Oleh: Ummu Haneem
Fight the Enemy
“Ayo … cepat. Serahkan tasmu itu padaku!”
Sherly turun dari mobil perlahan. Dirinya tersenyum samar. “Adhuh, kakiku!” Sherly menginjak kaki si pria bertopeng dengan sepatu high heel-nya yang memiliki ketinggian 7 cm. Pantas saja si pria bertopeng tersebut mengadhuh kesakitan.
“Kau … ” pria itu mengarahkan jari telunjuknya ke arah Sherly. “Berani sekali kau menginjak kakiku. Awas saja kau!” Ancam si pria bertopeng.
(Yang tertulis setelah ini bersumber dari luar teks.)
==> src/rtl/axi_mem_test_gen_if.sv <==
// AXI4 bundle between the memory test generator (master) and the memory port under test (slave).
interface axi_mem_test_gen_if;
    logic        awvalid;
    logic [31:0] awaddr;
    logic [3:0]  awid;
    logic [7:0]  awlen;
    logic [1:0]  awburst;
    logic        awready;

    logic        wvalid;
    logic [31:0] wdata;
    logic [3:0]  wstrb;
    logic        wlast;
    logic        wready;

    logic        bvalid;
    logic [1:0]  bresp;
    logic [3:0]  bid;
    logic        bready;

    logic        arvalid;
    logic [31:0] araddr;
    logic [3:0]  arid;
    logic [7:0]  arlen;
    logic [1:0]  arburst;
    logic        arready;

    logic        rvalid;
    logic [31:0] rdata;
    logic [1:0]  rresp;
    logic [3:0]  rid;
    logic        rlast;
    logic        rready;

    modport master (
        output awvalid, awaddr, awid, awlen, awburst,
        input  awready,
        output wvalid, wdata, wstrb, wlast,
        input  wready,
        input  bvalid, bresp, bid,
        output bready,
        output arvalid, araddr, arid, arlen, arburst,
        input  arready,
        input  rvalid, rdata, rresp, rid, rlast,
        output rready
    );

    modport slave (
        input  awvalid, awaddr, awid, awlen, awburst,
        output awready,
        input  wvalid, wdata, wstrb, wlast,
        output wready,
        output bvalid, bresp, bid,
        input  bready,
        input  arvalid, araddr, arid, arlen, arburst,
        output arready,
        output rvalid, rdata, rresp, rid, rlast,
        input  rready
    );
endinterface
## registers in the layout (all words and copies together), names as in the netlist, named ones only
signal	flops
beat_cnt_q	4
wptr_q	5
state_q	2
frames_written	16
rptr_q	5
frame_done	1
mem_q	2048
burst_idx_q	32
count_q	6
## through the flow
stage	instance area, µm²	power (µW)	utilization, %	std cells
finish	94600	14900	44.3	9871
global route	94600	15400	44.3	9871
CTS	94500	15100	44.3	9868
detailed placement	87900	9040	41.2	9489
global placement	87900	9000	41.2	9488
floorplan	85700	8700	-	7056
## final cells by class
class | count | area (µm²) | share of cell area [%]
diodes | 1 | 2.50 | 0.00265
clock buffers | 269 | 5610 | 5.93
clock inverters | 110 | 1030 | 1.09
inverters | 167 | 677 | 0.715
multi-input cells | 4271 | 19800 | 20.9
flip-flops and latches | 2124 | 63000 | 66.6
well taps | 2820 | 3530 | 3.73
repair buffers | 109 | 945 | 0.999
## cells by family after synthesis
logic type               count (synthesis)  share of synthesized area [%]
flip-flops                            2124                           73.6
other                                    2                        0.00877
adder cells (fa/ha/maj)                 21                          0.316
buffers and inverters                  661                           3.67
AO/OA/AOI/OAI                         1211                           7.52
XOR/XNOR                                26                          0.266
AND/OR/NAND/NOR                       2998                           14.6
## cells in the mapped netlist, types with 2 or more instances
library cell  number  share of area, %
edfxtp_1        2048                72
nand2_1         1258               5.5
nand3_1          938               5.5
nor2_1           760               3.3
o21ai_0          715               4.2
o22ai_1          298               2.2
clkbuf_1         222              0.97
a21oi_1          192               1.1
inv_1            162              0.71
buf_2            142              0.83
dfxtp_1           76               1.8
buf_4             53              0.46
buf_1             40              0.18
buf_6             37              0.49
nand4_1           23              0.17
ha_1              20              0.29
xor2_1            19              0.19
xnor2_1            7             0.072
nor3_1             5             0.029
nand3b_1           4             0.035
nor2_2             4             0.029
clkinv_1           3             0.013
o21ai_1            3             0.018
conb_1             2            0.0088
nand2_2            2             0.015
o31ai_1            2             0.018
`config.mk`:
```
export PLATFORM = sky130hd
export DESIGN_NAME = step_accum_pdu
export DESIGN_NICKNAME = d
export VERILOG_FILES = /design/src/rtl/step_accum_pdu.sv
export SDC_FILE = /design/constraint.sdc
export NUM_CORES = 1
export LEC_CHECK = 0
export CORE_AREA = 2 2 59 61
export DETAILED_ROUTE_END_ITERATION = 10
export DIE_AREA = 0 0 61 63
export PLACE_DENSITY = 0.73
export SLEW_MARGIN = 20
export SYNTH_ARGS = -nofsm -noshare
export SYNTH_HDL_FRONTEND = slang
export SYNTH_SLANG_ARGS = --single-unit
```
`constraint.sdc`:
```
create_clock -name clk -period 2.1 [get_ports clk]
set_input_delay 0.63 -clock clk [delete_from_list [all_inputs] [get_ports clk]]
set_output_delay 0.63 -clock clk [all_outputs]
set_load 0.01 [all_outputs]
```
<file path="config.mk">
export PLATFORM = sky130hd
export DESIGN_NAME = mem_arbiter
export DESIGN_NICKNAME = d
export VERILOG_FILES = /design/src/rtl/mem_arb_pkg.sv /design/src/rtl/sat_counter32.sv /design/src/rtl/mem_arbiter.sv
export SDC_FILE = /design/constraint.sdc
export NUM_CORES = 1
export LEC_CHECK = 0
export CELL_PAD_IN_SITES_DETAIL_PLACEMENT = 0
export CELL_PAD_IN_SITES_GLOBAL_PLACEMENT = 2
export CORE_ASPECT_RATIO = 2
export CORE_MARGIN = 2
export CORE_UTILIZATION = 21
export DETAILED_ROUTE_END_ITERATION = 8
export PLACE_DENSITY_LB_ADDON = 0.3
export SLEW_MARGIN = 30
export SYNTH_ARGS = -nofsm -noshare
export SYNTH_HDL_FRONTEND = slang
export SYNTH_SLANG_ARGS = --single-unit
</file>
<file path="constraint.sdc">
create_clock -name clk -period 2 [get_ports clk]
set_input_delay 0.2 -clock clk [delete_from_list [all_inputs] [get_ports clk]]
set_output_delay 0.2 -clock clk [all_outputs]
set_load 0.05 [all_outputs]
</file>
<file path="src/rtl/mem_arb_pkg.sv">
// Shared types for the unified-memory arbiter.
//   state_t : arbiter FSM states
//   owner_t : which requester owns the access in flight
//   MEM_LAT_MAX / CNT_W : upper bound on memory latency and the counter width that covers it
package mem_arb_pkg;
  typedef enum logic [1:0] {IDLE, BUSY_I, BUSY_D, DONE} state_t;
  typedef enum logic {OWN_I, OWN_D} owner_t;
  localparam int MEM_LAT_MAX = 15;
  localparam int CNT_W = $clog2(MEM_LAT_MAX + 1);
endpackage

</file>
<file path="src/rtl/sat_counter32.sv">
// 32-bit saturating event counter.
//   clk      : clock
//   clr      : synchronous clear, highest priority
//   en       : count one event this cycle
//   load     : synchronous preload of load_val
//   load_val : preload value
//   count    : current value, sticks at 32'hFFFF_FFFF
module sat_counter32 (
  input  logic        clk,
  input  logic        clr,
  input  logic        en,
  input  logic        load,
  input  logic [31:0] load_val,
  output logic [31:0] count
);
  always_ff @(posedge clk) begin
    if (clr)                               count <= '0;
    else if (load)                         count <= load_val;
    else if (en && count != 32'hFFFF_FFFF) count <= count + 32'd1;
  end
endmodule

</file>
<file path="src/rtl/mem_arbiter.sv">
// Arbiter sharing one single-ported memory between instruction fetch and
// the MEM-stage load/store. Data requests win over fetches (older
// instruction). Each access holds the memory for MEM_LAT cycles, then a
// DONE cycle pulses the owner's ready; stall holds the pipeline until every
// pending request has been served.
// Ports:
//   clk, rst                 : clock, synchronous active-high reset
//   if_req/if_addr           : fetch request, if_rdata/if_ready fetch result
//   d_req/d_we/d_addr/d_wdata: load/store request, d_rdata/d_ready result
//   stall                    : pipeline freeze
//   mem_en/mem_we/mem_addr/mem_wdata/mem_rdata : memory side
//   perf_stall, perf_conf    : performance counters
// Build option: define MEM_ARB_PERF_EN to enable the performance counters;
// otherwise they read as 0 and no counter flops exist.
module mem_arbiter
  import mem_arb_pkg::*;
#(
  parameter int AW      = 32,
  parameter int DW      = 32,
  parameter int MEM_LAT = 2
) (
  input  logic          clk,
  input  logic          rst,
  input  logic          if_req,
  input  logic [AW-1:0] if_addr,
  output logic [DW-1:0] if_rdata,
  output logic          if_ready,
  input  logic          d_req,
  input  logic          d_we,
  input  logic [AW-1:0] d_addr,
  input  logic [DW-1:0] d_wdata,
  output logic [DW-1:0] d_rdata,
  output logic          d_ready,
  output logic          stall,
  output logic          mem_en,
  output logic          mem_we,
  output logic [AW-1:0] mem_addr,
  output logic [DW-1:0] mem_wdata,
  input  logic [DW-1:0] mem_rdata,
  output logic [31:0]   perf_stall,
  output logic [31:0]   perf_conf
);
  localparam logic [CNT_W-1:0] LAT_INIT = CNT_W'(MEM_LAT - 1);

  state_t            state, state_nxt;
  owner_t            owner;
  logic              lat_we;
  logic [AW-1:0]     lat_addr;
  logic [DW-1:0]     lat_wdata;
  logic [CNT_W-1:0]  cnt;
  logic              i_served, d_served;
  logic              pending_d, pending_i, busy;

  // A request stays pending until served; the served flag masks the
  // still-held request until the pipeline actually advances.
  assign pending_d = d_req  & ~d_served;
  assign pending_i = if_req & ~i_served;
  assign stall     = pending_d | pending_i;
  assign busy      = (state == BUSY_I) || (state == BUSY_D);

  // State register
  always_ff @(posedge clk) begin
    if (rst) state <= IDLE;
    else     state <= state_nxt;
  end

  // Next state
  always_comb begin
    state_nxt = state;
    case (state)
      IDLE:           if (pending_d)      state_nxt = BUSY_D;
                      else if (pending_i) state_nxt = BUSY_I;
      BUSY_I, BUSY_D: if (cnt == '0)      state_nxt = DONE;
      DONE:           state_nxt = IDLE;
      default:        state_nxt = IDLE;
    endcase
  end

  // Outputs: memory bus is driven only while busy so it reads 0 otherwise
  always_comb begin
    mem_en    = busy;
    mem_we    = (state == BUSY_D) && lat_we;
    mem_addr  = busy ? lat_addr  : '0;
    mem_wdata = busy ? lat_wdata : '0;
    if_ready  = (state == DONE) && (owner == OWN_I);
    d_ready   = (state == DONE) && (owner == OWN_D);
  end

  // Request latch, latency counter, read-data capture, served flags
  always_ff @(posedge clk) begin
    if (rst) begin
      owner     <= OWN_I;
      lat_we    <= 1'b0;
      lat_addr  <= '0;
      lat_wdata <= '0;
      cnt       <= '0;
      if_rdata  <= '0;
      d_rdata   <= '0;
      i_served  <= 1'b0;
      d_served  <= 1'b0;
    end else begin
      case (state)
        IDLE: begin
          if (pending_d) begin
            owner     <= OWN_D;
            lat_we    <= d_we;
            lat_addr  <= d_addr;
            lat_wdata <= d_wdata;
            cnt       <= LAT_INIT;
          end else if (pending_i) begin
            owner     <= OWN_I;
            lat_we    <= 1'b0;
            lat_addr  <= if_addr;
            lat_wdata <= '0;
            cnt       <= LAT_INIT;
          end
        end
        BUSY_I, BUSY_D: begin
          if (cnt != '0)             cnt      <= cnt - CNT_W'(1);
          else if (state == BUSY_I)  if_rdata <= mem_rdata;
          else if (!lat_we)          d_rdata  <= mem_rdata;
        end
        default: ;
      endcase

      // Clear when the pipeline advances; a completing access still marks
      // its owner served even if the request was dropped mid-access.
      if (!stall) begin
        i_served <= 1'b0;
        d_served <= 1'b0;
      end
      if (state == DONE) begin
        if (owner == OWN_D) d_served <= 1'b1;
        else                i_served <= 1'b1;
      end
    end
  end

`ifdef MEM_ARB_PERF_EN
  sat_counter32 u_perf_stall (
    .clk(clk), .clr(rst), .en(stall), .load(1'b0), .load_val(32'd0), .count(perf_stall)
  );
  sat_counter32 u_perf_conf (
    .clk(clk), .clr(rst), .en(pending_d & pending_i), .load(1'b0), .load_val(32'd0),
    .count(perf_conf)
  );
`else
  assign perf_stall = '0;
  assign perf_conf  = '0;
`endif
endmodule

</file>
==> results_dict.tcl <==
set metrics [dict create \
    area_growth_syn_to_layout_pct 70.9 \
    syn_inst 771 \
    start_kind "flip-flop" \
    hold_depth 2 \
    crit_required_ns 1.80 \
    drv_cap 0 \
    tns_ns 0 \
    cp.arrival_ns 1.75 \
    final.period_utilization 0.977 \
    outcome "finished clean" \
    min_to "lat_wdata[23]" \
    critPathKind "reg -> out" \
    slew_headroom 0.590 \
    yosys_warnings 0 \
    cts_tree "built" \
    path_clk_slew_ns 0.06 \
    port_buffers 265 \
    power_mw 16.2 \
    io_pins 330 \
    routed_via_density 4.19 \
    gr-total-overflow 0 \
    cp_max_fo 13 \
    grt_pass1_wl_um 32800 \
    diodes 0 \
    ys_ff_latch 138 \
    nets 1160 \
    synth-edff-count 0 \
    synth_area_um2 6210 \
    start_util 0.212 \
    r2r_end "cnt[3]" \
    cts_buffers 17 \
    syn_area_per_cell_um2 8.06 \
    htree_levels 4 \
    whs_ns 0.201 \
    finalClockSkew_ns 0.0115 \
    drc_errors 0 \
    die_area_um2 31100 \
    wl_per_cell_um 15.3 \
    clockBufferDepth 2 \
    max_freq_mhz 512 \
    gpl.final_weighted_congestion 0.704 \
    grt_usage 0.136 \
    grt_max_degree 46 \
    cts_sinks 138 \
    vias 5856 \
    reg2reg_from "state[1]" \
    die_h_um 247 \
    dr.pass1.iters 4 \
    drt-initial-drc-count 176 \
    holdCritStartpoint "rst" \
    drive_gt1_frac 0.205 \
    rsz0062_at_grt "true" \
    power_leakage_nw 4.10 \
    peakVddDrop_uv 771 \
    synthFlopType "dfxtp_1" \
    setup_viol 0 \
    antenna_found_initial 0 \
    ff2ff_setup_slack_ns 0.10 \
    seq_area_frac_synth 0.445 \
    worst_slew_pin_slew_ns 0.613 \
    synth_cell_type_count 34 \
    grt_pass1_vias 5669 \
    pwr_density_cell_nw_per_um2 1530 \
    period_minus_slack_ns 1.95 \
    rows 89 \
    core_area_um2 29300 \
    dp_hpwl_um 14300 \
    hold_buffers 0 \
    rr_worst_depth 7 \
    end_kind "primary output" \
    drv_slew 0 \
    hold_class "in -> reg" \
    hold_violations 0 \
    cts_root_buffer "clkbuf_16" \
    async_reset_ff_frac 0 \
    routed_wl_um 21400 \
    die_w_um 126 \
    insertion_delay_ns 0.44 \
    ant_nets 0 \
]
-- metal layers --
layer  track usage  vias to the layer above  share of wire
li1              -                     2909              -
met1         0.164                     2723           0.43
met2         0.214                      205           0.46
met3        0.0638                       19          0.092
met4        0.0448                        0          0.013
met5             0                        -              0
-- cells by family after synthesis --
| group | after synthesis | synth area share |
|---|---|---|
| compound gates | 146 | 0.169 |
| mux | 1 | 0.00161 |
| simple gates | 351 | 0.247 |
| fa+ha+maj | 6 | 0.0121 |
| buf+inv | 128 | 0.125 |
| flops | 138 | 0.445 |
| other cells | 1 | 0.000603 |
-- worst max-delay path by stage --
stage | start | to | slack, ns | depth (start not counted)
CTS | state[0] | mem_addr[31] | -0.002 | 5
global route | state[1] | mem_wdata[29] | -0.02 | 6
global placement | state[0] | cnt[3] | 0.17 | 6
floorplan | state[0] | cnt[3] | 0.03 | 7
finish | state[1] | mem_wdata[21] | 0.05 | 6
detailed placement | if_req | lat_addr[7] | 0.09 | 6
-- flip-flops by register name, summed over array words and instances (netlist names) --
| name | flops |
|---|---|
| d_rdata | 32 |
| i_served | 1 |
| cnt | 4 |
| lat_we | 1 |
| owner | 1 |
| lat_wdata | 32 |
| lat_addr | 32 |
| d_served | 1 |
| if_rdata | 32 |
| state | 2 |
-- cells in the final DEF, fill, tap and decap left out, types with 2 or more instances in the layout --
master,instances
a21oi_1,71
a22oi_1,33
a311oi_1,22
a311oi_2,11
and2_1,4
and2_2,10
and2_4,54
buf_12,78
buf_16,2
buf_4,14
bufinv_16,3
clkbuf_1,2
clkbuf_16,17
clkdlybuf4s50_1,195
clkinv_2,2
clkinv_4,2
clkinvlp_4,4
conb_1,64
dfxtp_1,136
dfxtp_2,2
ha_1,5
inv_1,3
inv_2,3
nand2_1,198
nor2_1,73
nor2b_1,3
-- through the flow --
step                instance area, um^2  utilization  setup slack (ns)  cells
global route                      10600        0.363           -0.0249   1397
finish                            10600        0.363            0.0462   1397
floorplan                          6480            -            0.0331    834
detailed placement                 9740        0.332            0.0856   1359
CTS                               10600        0.361          -0.00201   1396
global placement                   9740        0.332             0.168   1359
-- synth_stat cells (2+ instances only) --
master	number	area share
nor2_1	73	0.044
a311oi_1	22	0.031
a21oi_1	71	0.057
a311oi_2	11	0.027
nor2b_1	4	0.0040
buf_6	3	0.0054
dfxtp_1	138	0.44
ha_1	6	0.012
buf_2	20	0.016
nand2b_1	2	0.0020
nand2_1	198	0.12
clkbuf_1	33	0.020
a22oi_1	33	0.040
buf_4	66	0.080
and2_1	68	0.068
inv_1	5	0.0030
-- where the power goes --
group          total [mW]  leakage, nW  switching, mW  internal (mW)
registers            3.77         1.13          0.338           3.43
clock network        3.25        0.278           1.27           1.98
logic                9.19         2.69           5.33           3.86
total                16.2         4.10           6.94           9.27
-- area by class of cell --
class	count	area [um^2]
clock inverter	11	148
tap	364	455
clock buffer	20	447
timing repair buffer	290	3710
sequential	138	2770
inverter	6	22.5
multi-input combinational	568	3080
fill	3010	18700
-- critical path: stages, from the launching register on --
cell     delay (ns)
dfxtp_2        0.34
inv_2          0.05
ha_4           0.27
buf_12         0.15
buf_16         0.15
and2_2         0.21
buf_12         0.15
-- what timing repair did --
| item | CTS | global route |
|---|---|---|
| setup buffers | 3 | 1 |
| pin swaps | 1 | 0 |
| gates resized for setup | 40 | 24 |
| setup endpoints to repair | 64 | 56 |
| cloned | 3 | 0 |
| endpoints found under the hold margin | 0 | 0 |
Note: power is estimated with default switching activity, not from simulation.
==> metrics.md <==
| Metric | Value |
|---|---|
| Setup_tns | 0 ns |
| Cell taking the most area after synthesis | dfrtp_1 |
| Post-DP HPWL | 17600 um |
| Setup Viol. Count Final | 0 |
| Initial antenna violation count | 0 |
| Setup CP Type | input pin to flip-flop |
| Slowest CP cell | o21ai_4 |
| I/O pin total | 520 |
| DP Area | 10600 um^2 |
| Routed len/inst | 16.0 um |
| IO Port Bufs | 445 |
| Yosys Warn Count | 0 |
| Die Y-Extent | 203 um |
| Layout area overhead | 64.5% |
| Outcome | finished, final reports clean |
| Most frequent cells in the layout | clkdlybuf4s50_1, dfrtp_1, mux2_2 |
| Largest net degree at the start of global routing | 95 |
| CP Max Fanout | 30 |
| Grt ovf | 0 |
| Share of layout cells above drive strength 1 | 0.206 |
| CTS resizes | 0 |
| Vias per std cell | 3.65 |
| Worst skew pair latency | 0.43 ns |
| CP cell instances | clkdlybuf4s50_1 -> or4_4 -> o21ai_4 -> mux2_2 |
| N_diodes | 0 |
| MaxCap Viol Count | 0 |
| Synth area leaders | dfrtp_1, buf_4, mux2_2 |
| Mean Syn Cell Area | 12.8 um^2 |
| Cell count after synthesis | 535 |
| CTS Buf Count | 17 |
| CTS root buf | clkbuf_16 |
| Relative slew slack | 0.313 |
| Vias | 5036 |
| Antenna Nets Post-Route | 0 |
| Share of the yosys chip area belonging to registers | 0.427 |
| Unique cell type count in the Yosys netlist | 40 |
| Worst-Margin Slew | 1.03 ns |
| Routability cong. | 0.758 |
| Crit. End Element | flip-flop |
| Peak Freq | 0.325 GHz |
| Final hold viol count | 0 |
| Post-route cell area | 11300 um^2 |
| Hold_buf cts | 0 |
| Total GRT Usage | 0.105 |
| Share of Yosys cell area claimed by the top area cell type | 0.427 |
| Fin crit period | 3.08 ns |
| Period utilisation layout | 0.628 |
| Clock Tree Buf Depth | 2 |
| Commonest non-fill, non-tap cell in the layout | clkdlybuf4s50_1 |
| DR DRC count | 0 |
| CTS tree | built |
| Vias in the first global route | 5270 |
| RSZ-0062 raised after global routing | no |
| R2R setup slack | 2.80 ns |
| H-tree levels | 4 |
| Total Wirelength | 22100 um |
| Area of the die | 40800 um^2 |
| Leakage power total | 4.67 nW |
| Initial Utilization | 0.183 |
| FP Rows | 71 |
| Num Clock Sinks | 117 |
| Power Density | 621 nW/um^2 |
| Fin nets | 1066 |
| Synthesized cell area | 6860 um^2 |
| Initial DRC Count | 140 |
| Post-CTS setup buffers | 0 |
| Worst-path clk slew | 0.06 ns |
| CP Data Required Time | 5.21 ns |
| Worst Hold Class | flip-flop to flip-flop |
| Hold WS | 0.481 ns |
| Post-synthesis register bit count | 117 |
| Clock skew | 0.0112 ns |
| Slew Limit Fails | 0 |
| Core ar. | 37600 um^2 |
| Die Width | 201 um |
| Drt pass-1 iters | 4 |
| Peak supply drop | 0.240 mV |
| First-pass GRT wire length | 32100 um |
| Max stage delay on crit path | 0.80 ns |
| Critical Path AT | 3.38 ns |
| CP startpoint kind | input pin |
Belum selesai si pria itu mengucapkan kalimat berikutnya, sebuah pukulan mendarat mengenai tengkuknya. Pria tersebut terjerembab jatuh. Kemudian, berbalik ke arah si pemberi pukulan. “Kau?” Pria itu nampak begitu marah. Dia tak terima atas apa yang diterimanya.
“Aku? Seharusnya kami yang bertanya padamu. Siapa kau? Berani sekali kau mengempesi keempat ban mobilku sekaligus.” tanya Alex kepada pria bertopeng.
“Hahaha … Kau ingin tahu siapa diriku? Pria itu tertawa dengan pongahnya. “Jangan harap!”
“Baiklah, tidak mau mengatakannya? Apakah si botak yang menyuruhmu?” tanya Alex kembali dengan nada lebih tinggi.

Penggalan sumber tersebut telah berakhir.